来源:南方都市报     2022年07月09日        版次:GA13    作者:丁纯

  传奇

  丁纯 广州

  好友鲁二曾写了篇《奇人郝老太》在“城市笔记”版发表,讲述他家乡山东齐河一位耄耋老人针灸奇术,也让我想起了我老家的奇人广大。

  广大也姓丁,辈分比长我两辈,我喊他“阿老”(爷爷)。打我记事起,他就白发鬓鬓了。他是我们镇“有两下子”的土医生。广大年轻时,家境贫寒,只身到江南无锡一带讨饭,结识了一个老道士,两人聊得来,被道士收为义子。道士手把手教他几十年积累的医学知识。道士羽化后,广大回到了家乡皖北濠城镇,耕田种地,娶妻生子,过小日子,偶尔帮村人看个小病之类的。

  广大之奇,奇在治病救人擅用“草头方子”,留下不少鲜活的病例。村南老班儿子从春天开始干咳不止,一到晚上愈加厉害,持续了有百来天,夏天都快过了,赤脚医生使出浑身解数,病情没有丝毫的好转。一天,广大在路上遇到了老班,说,孩子根本不是什么大病,去北湖折点松枝,放在锅里煮了,舀出汁液,和上些许红糖喝下,保证两天就好。老班不怎么相信,但还是照着他给的方子去做了。结果,不出两天老班儿子的咳嗽痊愈了!

  村北张土官的儿子闹肚子,整个人都虚脱了,吃了西药,不太管用。土官找到广大求助,广大让土官找点石榴皮煎水给孩子喝。你别说,孩子喝了两顿,肚子舒坦了,痊愈了。广大就地取材,没让土官花一分钱,几块石榴皮就治好土官儿子的病。这样一来,广大就成了村中很有威信的人了。

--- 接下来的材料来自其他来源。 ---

What follows belongs to an exercise in optimizing a design on an open flow for small area, a short achievable clock period and few clock cycles; a production flow would make more cautious choices.
No functional check of the RTL was part of any run shown here.

$ cat flow/config.mk
export PLATFORM = sky130hd
export DESIGN_NAME = aes_core
export DESIGN_NICKNAME = aes_core
export VERILOG_FILES = /design/flow/design.v
export SDC_FILE = /design/flow/constraint.sdc
export NUM_CORES = 8
export LEC_CHECK = 0
export CAP_MARGIN = 30
export CORE_MARGIN = 2
export CORE_UTILIZATION = 55
export CTS_CLUSTER_DIAMETER = 100
export CTS_CLUSTER_SIZE = 20
export SLEW_MARGIN = 30
export TNS_END_PERCENT = 10
$ cat flow/constraint.sdc
create_clock -name core_clock -period 11.5 [get_ports {clk}]
set_input_delay 2.3000 -clock core_clock [delete_from_list [all_inputs] [get_ports {clk}]]
set_output_delay 2.3000 -clock core_clock [all_outputs]
set_load 0.01 [all_outputs]
$ cat flow/design.v
module sbox_a (
    input  wire [7:0]  x,
    output wire [11:0] y      
);
    wire [7:0] e;
    assign e[0] = x[0] ^ x[2] ^ x[5] ^ x[7];
    assign e[1] = x[2] ^ x[5] ^ x[6] ^ x[7];
    assign e[2] = x[2];
    assign e[3] = x[3] ^ x[4];
    assign e[4] = x[1] ^ x[5] ^ x[7];
    assign e[5] = x[2] ^ x[3];
    assign e[6] = x[1] ^ x[4] ^ x[6] ^ x[7];
    assign e[7] = x[5] ^ x[7];
    wire [3:0] h = e[7:4], l = e[3:0];
    wire [6:0] q;
    assign q[0] = (h[0] & l[0]);
    assign q[1] = (h[0] & l[1]) ^ (h[1] & l[0]);
    assign q[2] = (h[0] & l[2]) ^ (h[1] & l[1]) ^ (h[2] & l[0]);
    assign q[3] = (h[0] & l[3]) ^ (h[1] & l[2]) ^ (h[2] & l[1]) ^ (h[3] & l[0]);
    assign q[4] = (h[1] & l[3]) ^ (h[2] & l[2]) ^ (h[3] & l[1]);
    assign q[5] = (h[2] & l[3]) ^ (h[3] & l[2]);
    assign q[6] = (h[3] & l[3]);
    wire [3:0] p = {q[3] ^ q[6], q[2] ^ q[5] ^ q[6], q[1] ^ q[4] ^ q[5], q[0] ^ q[4]};
    wire [3:0] d;
    assign d[0] = p[0] ^ h[2] ^ h[3] ^ l[0] ^ l[2];
    assign d[1] = p[1] ^ h[0] ^ h[1] ^ l[2];
    assign d[2] = p[2] ^ h[1] ^ h[2] ^ l[1] ^ l[3];
    assign d[3] = p[3] ^ h[0] ^ h[1] ^ h[2] ^ l[3];
    assign y = {h, h ^ l, d};
endmodule
module sbox_i (
    input  wire [11:0] x,     
    output wire [11:0] y      
);
    wire [3:0] d = x[3:0];
    wire [3:0] di;
    assign di[0] = (d[0]) ^ (d[1]) ^ (d[2]) ^ (d[0] & d[2]) ^ (d[1] & d[2]) ^ (d[0] & d[1] & d[2]) ^ (d[3]) ^ (d[1] & d[2] & d[3]);
    assign di[1] = (d[0] & d[1]) ^ (d[0] & d[2]) ^ (d[1] & d[2]) ^ (d[3]) ^ (d[1] & d[3]) ^ (d[0] & d[1] & d[3]);
    assign di[2] = (d[0] & d[1]) ^ (d[2]) ^ (d[0] & d[2]) ^ (d[3]) ^ (d[0] & d[3]) ^ (d[0] & d[2] & d[3]);
    assign di[3] = (d[1]) ^ (d[2]) ^ (d[3]) ^ (d[0] & d[3]) ^ (d[1] & d[3]) ^ (d[2] & d[3]) ^ (d[1] & d[2] & d[3]);
    assign y = {x[11:4], di};
endmodule
module sbox_m (
    input  wire [11:0] x,     
    output wire [7:0]  y      
);
    wire [3:0] h = x[11:8], hl = x[7:4], di = x[3:0];
    function automatic [3:0] gmul(input [3:0] a, input [3:0] b);
        reg [6:0] q;
        integer i;
        begin
            q = 7'd0;
            for (i = 0; i < 4; i = i + 1)
                if (b[i]) q = q ^ ({3'd0, a} << i);
            gmul = {q[3] ^ q[6], q[2] ^ q[5] ^ q[6], q[1] ^ q[4] ^ q[5], q[0] ^ q[4]};
        end
    endfunction
    assign y = {gmul(h, di), gmul(hl, di)};
endmodule
module sbox_c (
    input  wire [7:0] x,      
    output wire [7:0] y       
);
    assign y[0] = ~(x[0] ^ x[1] ^ x[2] ^ x[3] ^ x[5] ^ x[7]);
    assign y[1] = ~(x[0] ^ x[1] ^ x[4]);
    assign y[2] = (x[0] ^ x[2] ^ x[3] ^ x[5] ^ x[6] ^ x[7]);
    assign y[3] = (x[0] ^ x[1] ^ x[2] ^ x[3] ^ x[6]);
    assign y[4] = (x[0] ^ x[3] ^ x[4]);
    assign y[5] = ~(x[1] ^ x[2] ^ x[5] ^ x[6]);
    assign y[6] = ~(x[4] ^ x[5] ^ x[6]);
    assign y[7] = (x[1] ^ x[2] ^ x[3]);
endmodule
module aes_core (
    input  wire         clk,
    input  wire         rst,
    input  wire         in_valid,
    output reg          in_ready,
    input  wire         in_aes256,
    input  wire [255:0] in_key,
    input  wire [127:0] in_block,
    output reg          out_valid,
    output reg  [127:0] out_block
);
    reg  [4:0]   t;                 
    reg  [3:0]   w;                 
    reg          m256;              
    reg          vb;                
    reg          lda;               
    reg          lds;               
    reg  [15:0]  eq16;              
    reg          eqv;               
    reg  [127:0] s0;                
    reg  [191:0] s1;                
    reg  [127:0] kp, kq;
    reg  [47:0]  ks;                
    wire [4:0] t_fin = m256 ? 5'd28 : 5'd20;               
    wire [4:0] t_end = vb ? t_fin + 5'd1 : t_fin;
    wire       done  = t == t_end;                        
    wire [127:0] x = s0 ^ kp;
    wire [191:0] s1_d;
    genvar g;
    generate
        for (g = 0; g < 16; g = g + 1) begin : g_s1
            wire [11:0] p;
            sbox_a u_a (.x(x[127-8*g -: 8]), .y(p));
            sbox_i u_i (.x(p), .y(s1_d[191-12*g -: 12]));
        end
    endgenerate
    wire [47:0] ks_d;
    generate
        for (g = 0; g < 4; g = g + 1) begin : g_k1
            wire [11:0] p;
            sbox_a u_a (.x(kp[31-8*g -: 8]), .y(p));
            sbox_i u_i (.x(p), .y(ks_d[47-12*g -: 12]));
        end
    endgenerate
    wire [127:0] sb;
    generate
        for (g = 0; g < 16; g = g + 1) begin : g_s2
            wire [7:0] q;
            sbox_m u_m (.x(s1[191-12*g -: 12]), .y(q));
            sbox_c u_c (.x(q), .y(sb[127-8*g -: 8]));
        end
    endgenerate
    wire [127:0] shifted;
    generate
        for (g = 0; g < 16; g = g + 1) begin : g_shift
            localparam integer R = g % 4;
            localparam integer C = g / 4;
            localparam integer SRC = R + 4 * ((C + R) % 4);
            assign shifted[127-8*g -: 8] = sb[127-8*SRC -: 8];
        end
    endgenerate
    function automatic [7:0] xtime(input [7:0] v);
        xtime = {v[6:0], 1'b0} ^ (v[7] ? 8'h1B : 8'h00);
    endfunction
    wire [127:0] mixed;
    generate
        for (g = 0; g < 4; g = g + 1) begin : g_mix
            wire [7:0] a0 = shifted[127-32*g -: 8];
            wire [7:0] a1 = shifted[119-32*g -: 8];
            wire [7:0] a2 = shifted[111-32*g -: 8];
            wire [7:0] a3 = shifted[103-32*g -: 8];
            assign mixed[127-32*g -: 8] = xtime(a0) ^ (xtime(a1) ^ a1) ^ a2 ^ a3;
            assign mixed[119-32*g -: 8] = a0 ^ xtime(a1) ^ (xtime(a2) ^ a2) ^ a3;
            assign mixed[111-32*g -: 8] = a0 ^ a1 ^ xtime(a2) ^ (xtime(a3) ^ a3);
            assign mixed[103-32*g -: 8] = (xtime(a0) ^ a0) ^ a1 ^ a2 ^ xtime(a3);
        end
    endgenerate
    wire [31:0] kb;
    generate
        for (g = 0; g < 4; g = g + 1) begin : g_k2
            wire [7:0] q;
            sbox_m u_m (.x(ks[47-12*g -: 12]), .y(q));
            sbox_c u_c (.x(q), .y(kb[31-8*g -: 8]));
        end
    endgenerate
    wire        rot  = ~m256 | w[0];
    wire [31:0] ksub = rot ? {kb[23:0], kb[31:24]} : kb;
    reg [7:0] rcon;
    always @(*) begin
        case (m256 ? {1'b0, w[3:1]} : w)
            4'd0: rcon = 8'h01;
            4'd1: rcon = 8'h02;
            4'd2: rcon = 8'h04;
            4'd3: rcon = 8'h08;
            4'd4: rcon = 8'h10;
            4'd5: rcon = 8'h20;
            4'd6: rcon = 8'h40;
            4'd7: rcon = 8'h80;
            4'd8: rcon = 8'h1b;
            4'd9: rcon = 8'h36;
            default: rcon = 8'h00;
        endcase
    end
    wire         use_rcon = ~m256 | w[0];
    wire [31:0]  tw   = ksub ^ {(use_rcon ? rcon : 8'h00), 24'd0};
    wire [127:0] base = m256 ? kq : kp;     
    wire [31:0]  e0   = base[127:96] ^ tw;
    wire [31:0]  e1   = base[95:64]  ^ e0;
    wire [31:0]  e2   = base[63:32]  ^ e1;
    wire [31:0]  e3   = base[31:0]   ^ e2;
    wire [127:0] e    = {e0, e1, e2, e3};
    wire take   = in_valid & in_ready & ~rst;
    wire take_a = in_valid & lda & ~rst;          
    wire take_b = take & ~lda;                    
    wire [255:0] kdiff = in_key ^ {kp, kq};
    wire [15:0]  eq16_d;
    generate
        for (g = 0; g < 16; g = g + 1) begin : g_eq
            if (g < 8) begin : g_lo
                assign eq16_d[g] = ~|kdiff[16*g+15 -: 16] | ~m256;
            end else begin : g_hi
                assign eq16_d[g] = ~|kdiff[16*g+15 -: 16];
            end
        end
    endgenerate
    wire [4:0] t_nt   = (t == 5'd0 | done) ? 5'd0 : t + 5'd1;
    wire       lda_nt = (t_nt == 5'd0) | (t_nt == t_end);
    wire [4:0] t_n    = take_a ? 5'd1 : t_nt;
    wire       vb_n   = ~take_a & (vb | (take_b & (t == 5'd3)));
    wire       lda_n  = ~take_a & lda_nt;
    wire       ldb_n  = in_valid & eqv & (&eq16) & (t == 5'd2);
    always @(posedge clk) begin
        s1 <= s1_d;
        ks <= ks_d;
        s0 <= lds ? in_block : mixed;
        lds <= lda_nt | (t == 5'd0);
        eq16 <= eq16_d;
        out_block <= shifted ^ (t[0] ? kp : e);
        if (lda) begin
            m256 <= in_aes256;
            kp   <= in_key[255:128];
            kq   <= in_key[127:0];
            w    <= 4'd0;
        end else if (!t[0]) begin
            kq <= kp;
            kp <= (m256 && w == 4'd0) ? kq : e;
            w  <= w + 4'd1;
        end
        if (rst) begin
            t         <= 5'd0;
            vb        <= 1'b0;
            out_valid <= 1'b0;
            in_ready  <= 1'b0;
            lda       <= 1'b0;
            eqv       <= 1'b0;
        end else begin
            eqv       <= in_valid & (in_aes256 == m256) & (t == 5'd1);
            t         <= t_n;
            vb        <= vb_n;
            out_valid <= (t != 5'd0) & ((t == t_fin) | (vb & t == t_fin + 5'd1));
            lda       <= lda_n;
            in_ready  <= lda_n | ldb_n;
        end
    end
endmodule
$ cat flow/flow/run.sh
#!/bin/bash
# Layout flow: the standard flow with three changes to how the layout is
# made (the design, constraints and checks are unchanged):
#  - synthesis is the standard flow's own synthesis script, except that ABC maps the
#    logic with flow/abc.script (area-oriented mapping, no buffering or
#    sizing: the placer's repair does that with real wire loads). Registers
#    are mapped before ABC runs, so they are the standard synthesis's.
#  - repair_timing aims for 8.35 ns of setup slack beyond the constraint;
#  - the port buffers are buf_2 cells.
set -e
here=$PWD
{
  echo 'proc abc {args} {'
  echo '  set i [lsearch -exact $args -script]'
  echo "  if {\$i >= 0} { lset args [expr {\$i + 1}] $here/flow/abc.script }"
  echo '  yosys abc {*}$args'
  echo '}'
  cat synth_recipe.tcl
} > my_synth.tcl
args=(SYNTH_SCRIPT=$here/my_synth.tcl SETUP_SLACK_MARGIN=8.35
      "BUFFER_PORTS_ARGS=-buffer_cell sky130_fd_sc_hd__buf_2")
bash standard.sh synth "${args[@]}" > synth.log 2>&1
bash standard.sh finish "${args[@]}" > standard.log 2>&1
$ cat flow/flow/abc.script
&get -n
&st
&synch2
&dch
&nf -R 1000
&put
$ cat flow/standard.sh
#!/bin/bash
# synth_recipe.tcl (not shown) runs the flow's synth.tcl, then flattens the netlist and writes it again
# the make line also repeats each setting of config.mk as NAME=value (left out here)
make -C /OpenROAD-flow-scripts/flow DESIGN_CONFIG=/design/flow/config.mk WORK_HOME=/design/flow/orfs CLKGATE_MAP_FILE= SYNTH_SCRIPT=/design/flow/synth_recipe.tcl "${@:-finish}"
==> results of run 1 <==
## cells by family after synthesis
family / Yosys count
mux: 369
simple gates: 1560
xor+xnor: 2782
compound gates: 601
buf+inv: 195
fa+ha+maj: 166
flops: 784
## layout by cell type (no fill, tap or decap), types with 112 or more instances in the layout
master / n
xnor2_1: 1224
o21ai_0: 250
mux2i_1: 184
nand2_1: 1071
xor2_2: 186
xnor2_4: 127
xor2_1: 729
nor2_1: 264
edfxtp_1: 257
dfxtp_1: 406
a21oi_1: 165
xnor2_2: 441
buf_2: 513
mux2_1: 163
clkinv_1: 112
buf_4: 678
## through the flow
stage / hold slack [ns] / instances
2_1_floorplan: 0.4820 / 6457
3_3_place_gp: 0.5190 / 8435
3_5_place_dp: 0.5148 / 8436
4_1_cts: 0.5269 / 8953
5_1_grt: 0.5681 / 9245
6_report: 0.5295 / 9246
## metal layers
layer,GRT usage [%],vias up
li1,-,23610
met1,49.21,25230
met2,61.79,2621
met3,5.541,579
met4,20.86,4
met5,0,-
## registers in the layout (all words and copies together), names as in the netlist, 4 cells and up
signal and cells:
s1 192, kp 128, kq 128, out_block 128, s0 128, ks 48
eq16 16, t 5, w 4
## layout make-up
class | count | area, um2 | area share (%)
Antenna cell | 2 | 5.005 | 0.006140
Clock buffer | 77 | 1384 | 1.698
Clock inverter | 9 | 107.6 | 0.1320
Inverter | 195 | 802.0 | 0.9840
Multi-Input combinational cell | 5481 | 49740 | 61.02
Sequential cell | 784 | 18530 | 22.74
Tap cell | 1403 | 1755 | 2.154
Timing Repair Buffer | 1295 | 9181 | 11.26
## worst register-to-register path, cell delays in order, from the launching register on
cell and delay (ns):
dfxtp_4 0.39, nand2_2 0.07, xor2_2 0.18, xnor2_2 0.25, xor2_1 0.29, xnor2_2 0.23, xor2_4 0.23, xnor2_2 0.13
mux2_4 0.37, xnor2_4 0.18, buf_12 0.16, xnor2_4 0.32, buf_4 0.18, nor2_1 0.05, a211oi_1 0.30, a21oi_1 0.07
## path summary, 6_finish.rpt
path / end / slack, ns / cells past startpoint
setup / recovery: kp[40]$_DFFE_PP_ / 7.87 / 15
hold / removal: out_valid$_SDFF_PP0_ / 0.53 / 2
setup reg to reg: kp[40]$_DFFE_PP_ / 7.87 / 15
hold reg to reg: out_valid$_SDFF_PP0_ / 0.53 / 2
## repair_timing
| action | in CTS | in global routing |
|---|---|---|
| pin swaps | 397 | 425 |
| buffers inserted | 428 | 289 |
| setup endpoints to repair | 708 | 608 |
| gates resized for setup | 918 | 670 |
| cloned | 3 | 1 |
==> metrics.csv, run 1 <==
stage,metric,value,unit
placed_design,place_area,64110,um2
drt,drt_first_pass_iters,6,
drt,drt-wirelength-per-cell,24.68,um
global_routing,grt_pass1_vias,48470,
cells_and_area,nNetsFinal,8359,
floorplanning,die_area,110200,um2
logic_synthesis,synth.most_common_cell,xnor2_1,
run_status,status,"complete, no violations",
placed_design,gp_congestion,0.9584,
global_routing,grt_usage,38.17,%
critical_path,cp-end-kind,flip-flop,
drt,viasPerCell,5.629,
cells_and_area,final_area,81510,um2
clock_tree,cts_max_path_buffers,3,
placed_design,io_buffers,517,
clock_tree,clk_latency,0.69,ns
placed_design,dp_hpwl,162100,um
clock_tree,cts_max_level,2,
logic_synthesis,synth_compound_area_share,5.721,%
sta,skew,0.02727,ns
clock_tree,cts_tree,built,
clock_tree,cts.sinks,784,
sta,worst_pin_slew,1.077,ns
logic_synthesis,synth.top_cell.area_share,26.53,%
logic_synthesis,ys_seq_elements,784,
cells_and_area,area_growth,37.77,%
drt,first_iter_violations,5151,
critical_path,path_cells,nand2_2 -> xor2_2 -> xnor2_2 -> xor2_1 -> xnor2_2 -> xor2_4 -> xnor2_2 -> mux2_4 -> xnor2_4 -> buf_12 -> xnor2_4 -> buf_4 -> nor2_1 -> a211oi_1 -> a21oi_1,
critical_path,crit_required,11.92,ns
critical_path,startpoint_type,flip-flop,
sta,fmax,275.3,MHz
drt,wl_met2,105500,um
global_routing,grt_antenna_before_repair,7,
logic_synthesis,synthArstFlopShare,0,%
critical_path,path_buf_inv,2,
logic_synthesis,synthMuxAreaShare,6.600,%
global_routing,grt_pass1_wl,314500,um
sta,layout_worst_path_cycle_share,31.58,%
global_routing,gr-total-overflow,0,
clock_tree,path_clk_slew,0.09,ns
floorplanning,die_w,332.0,um
logic_synthesis,synth_edf_count,257,
critical_path,worstPathArrival,4.05,ns
floorplanning,die_h,332.0,um
sta,fin_setup_tns,0,ns
sta,final.setup.worst_slack,7.868,ns
drt,wl_met1,87960,um
logic_synthesis,synth_fa_ha_area_share,3.764,%
global_routing,grt_start_max_net_pins,89,
logic_synthesis,yosys.area_share.simple,10.62,%
sta,slew_violations,0,
clock_tree,cts_hold_buf,0,
logic_synthesis,netlist_area,59160,um2
floorplanning,fp.coreArea,106900,um2
critical_path,r2r-start,ks[2]$_DFF_P_,
sta,relSlewSlack,27.66,%
logic_synthesis,ys_top_cells_by_area,"xnor2_1 (27%), dfxtp_1 (18%), xor2_1 (15%)",
sta,setup-violations-final,0,
drt,drtAntennaViolNets,0,
sta,hold_viol_final,0,
logic_synthesis,netlist_top_cells_count,"xnor2_1 (1792), nand2_1 (1092), xor2_1 (990)",
floorplanning,io_pins,518,
logic_synthesis,ys_seq_area_share,30.88,%
drt,dr_wl_met3,19000,um
logic_synthesis,synth_top_family_by_area,XOR/XNOR gates,
drt,top_layer,met5,
floorplanning,num_rows,120,
logic_synthesis,synthXorXnorAreaFrac,41.18,%
sta,rsz0062_at_grt,true,
clock_tree,cts_root_buf,clkbuf_16,
drt,drt_wl_total,228200,um
critical_path,crit_fanout,6,
cells_and_area,fillers,7366,
floorplanning,initial_core_util,55.34,%
critical_path,crit_path_start,ks[2]$_DFF_P_,
critical_path,slowest_stage,dfxtp_4,
drt,drc,0,
critical_path,worst_path_most_repeated_cell,xnor2_2,
sta,min_period,3.632,ns
logic_synthesis,syn_nets,7011,
critical_path,crit_family,XOR/XNOR gates,
hold_path,hp-class,flip-flop to flip-flop,
logic_synthesis,ys.flop_type,dfxtp_1,
logic_synthesis,ys_warn_count,2,
logic_synthesis,ys_types,44,
clock_tree,cts_buffers,48,
hold_path,min_from,t[4]$_SDFF_PP0_,
logic_synthesis,synthCells,6457,
drt,dr_total_vias,52040,
job,cap_violations,0,
critical_path,slowest_delay,0.39,ns
cells_and_area,utilization,76.25,%
placed_design,post-place-ws,6.623,ns
logic_synthesis,synth_area_leader_cell,xnor2_1,
cells_and_area,drive_above_1_share,32.61,%
critical_path,worst-setup-path-type,flip-flop to flip-flop,
logic_synthesis,avgSynthCellArea,9.163,um2
==> run 2: changes to the inputs <==
--- a/flow/flow/run.sh
+++ b/flow/flow/run.sh
@@ -6,5 +6,5 @@
 #    sizing: the placer's repair does that with real wire loads). Registers
 #    are mapped before ABC runs, so they are the standard synthesis's.
-#  - repair_timing aims for 8.35 ns of setup slack beyond the constraint;
+#  - repair_timing aims for 7.6 ns of setup slack beyond the constraint;
 #  - the port buffers are buf_2 cells.
 set -e
@@ -18,5 +18,5 @@
   cat synth_recipe.tcl
 } > my_synth.tcl
-args=(SYNTH_SCRIPT=$here/my_synth.tcl SETUP_SLACK_MARGIN=8.35
+args=(SYNTH_SCRIPT=$here/my_synth.tcl SETUP_SLACK_MARGIN=7.6
       "BUFFER_PORTS_ARGS=-buffer_cell sky130_fd_sc_hd__buf_2")
 bash standard.sh synth "${args[@]}" > synth.log 2>&1
==> run 2 against run 1 <==
  * Still clean on timing, DRC and antenna
  * Synthesized area did not move
  * Synthesized cell count is the same
  * Register-to-register slack got worse by 0.48 ns
  * Sequential cell count did not move
  * Final cell count is 5.7% lower
  * Non-clock buffer count fell by 521
  * Critical path depth decreased by 5
  * First-iteration DRC count down 3.7%
  * Wire length decreased by 9.5%
  * Critical endpoint is now kp[14]$_DFFE_PP_
  * Highest routed layer unchanged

  广大之奇,奇在看病免费。他给人治病纯属业余,分文不取,不用成药,不打针,只要瞅病人两眼,脱口说出几种草的名字,告诉简单的办法,往往“草到病除”。村子里的椿树啊,楝树啊,杨树啊,都曾入过广大的法眼。看完病,病人要付费,广大会轻淡地说,这点小忙,付费就不必了,收你们钱,我心里不安。

  广大看病不要分文,村子的人过意不去,逢年过节,送点年货什么的,人家前脚刚走,他的大儿子后脚就给人退了回去。广大的意思是,看病不花任何本钱,只是顺口说出个药方子而已,花花草草不值钱,哪能让人破费呢?乡里乡亲的助人为乐是件好事,收钱就外气了。有人笑广大傻,广大不以为然,依然保持着“看病不收一分钱”的优良作风。

  广大之奇,奇在治好了我的顽疾。亲身经历让我更有话语权。我两三岁时,身上得了皮肤病,抹了不少药膏,也打了不少吊针,还跑到蚌埠市淮委医院找专家治疗,没有丝毫好转,无济于事。母亲背着我去找广大。依稀记得,那天天气很热,我们好不容易找到他,他在黄豆地里挥舞着锄头锄草,一副很投入的样子。他看我满身生疮,皱了皱眉头,让我母亲去挖楝树老根煎水给我洗澡。楝树在我家乡到处都是,果不其然,洗了几次便痊愈了。只是楝树根的火气很大,洗的时候疼痛难忍。我记得有次夕阳从窗户射进来,父亲在用楝树根煮的水洗我的疮疤,我也不过三岁。现在,我母亲提到广大还啧啧称赞,说:“广大是难得的好人。”

  当然,奇人广大也会遇到不能看的病,他会一是一、二是二地说这个病他治不了,要相信科学去正规医院,最好去蚌埠以上的城市医院。但是,令人蹊跷的是,他有时让重病患者去占卜,病人家属天亮之前到十字路口烧些纸钱,求神灵保佑,他把疑难杂症交给神灵,也许在心理上能减轻患者的病痛。这也算是广大之奇的一方面吧。

  农村相对落后,颇有一些不能治的疑难杂症。不过,世间疾病种种,治好了,就等于没生病;没治好,对一个家庭打击何其大也。我读中师时,有一天在街上遇到广大,他对我说:“人生在世,草木一秋,无论如何,很多病都无法根治的,因为,没有不死的人呀。”我觉得广大说的在理儿,不然,西哲怎么会有“人只要还没有亡故,就是向死的方向活着”的说法。

  我参加工作的第二年,某天,广大是在家吃面条时,突然中风,跌倒在地上,半天起不来。儿子用板车把他拉到镇上的医院,治了很长时间,留下了后遗症。过了年,某天晚上广大去厕所解手,摔了一交,就再也没能起来。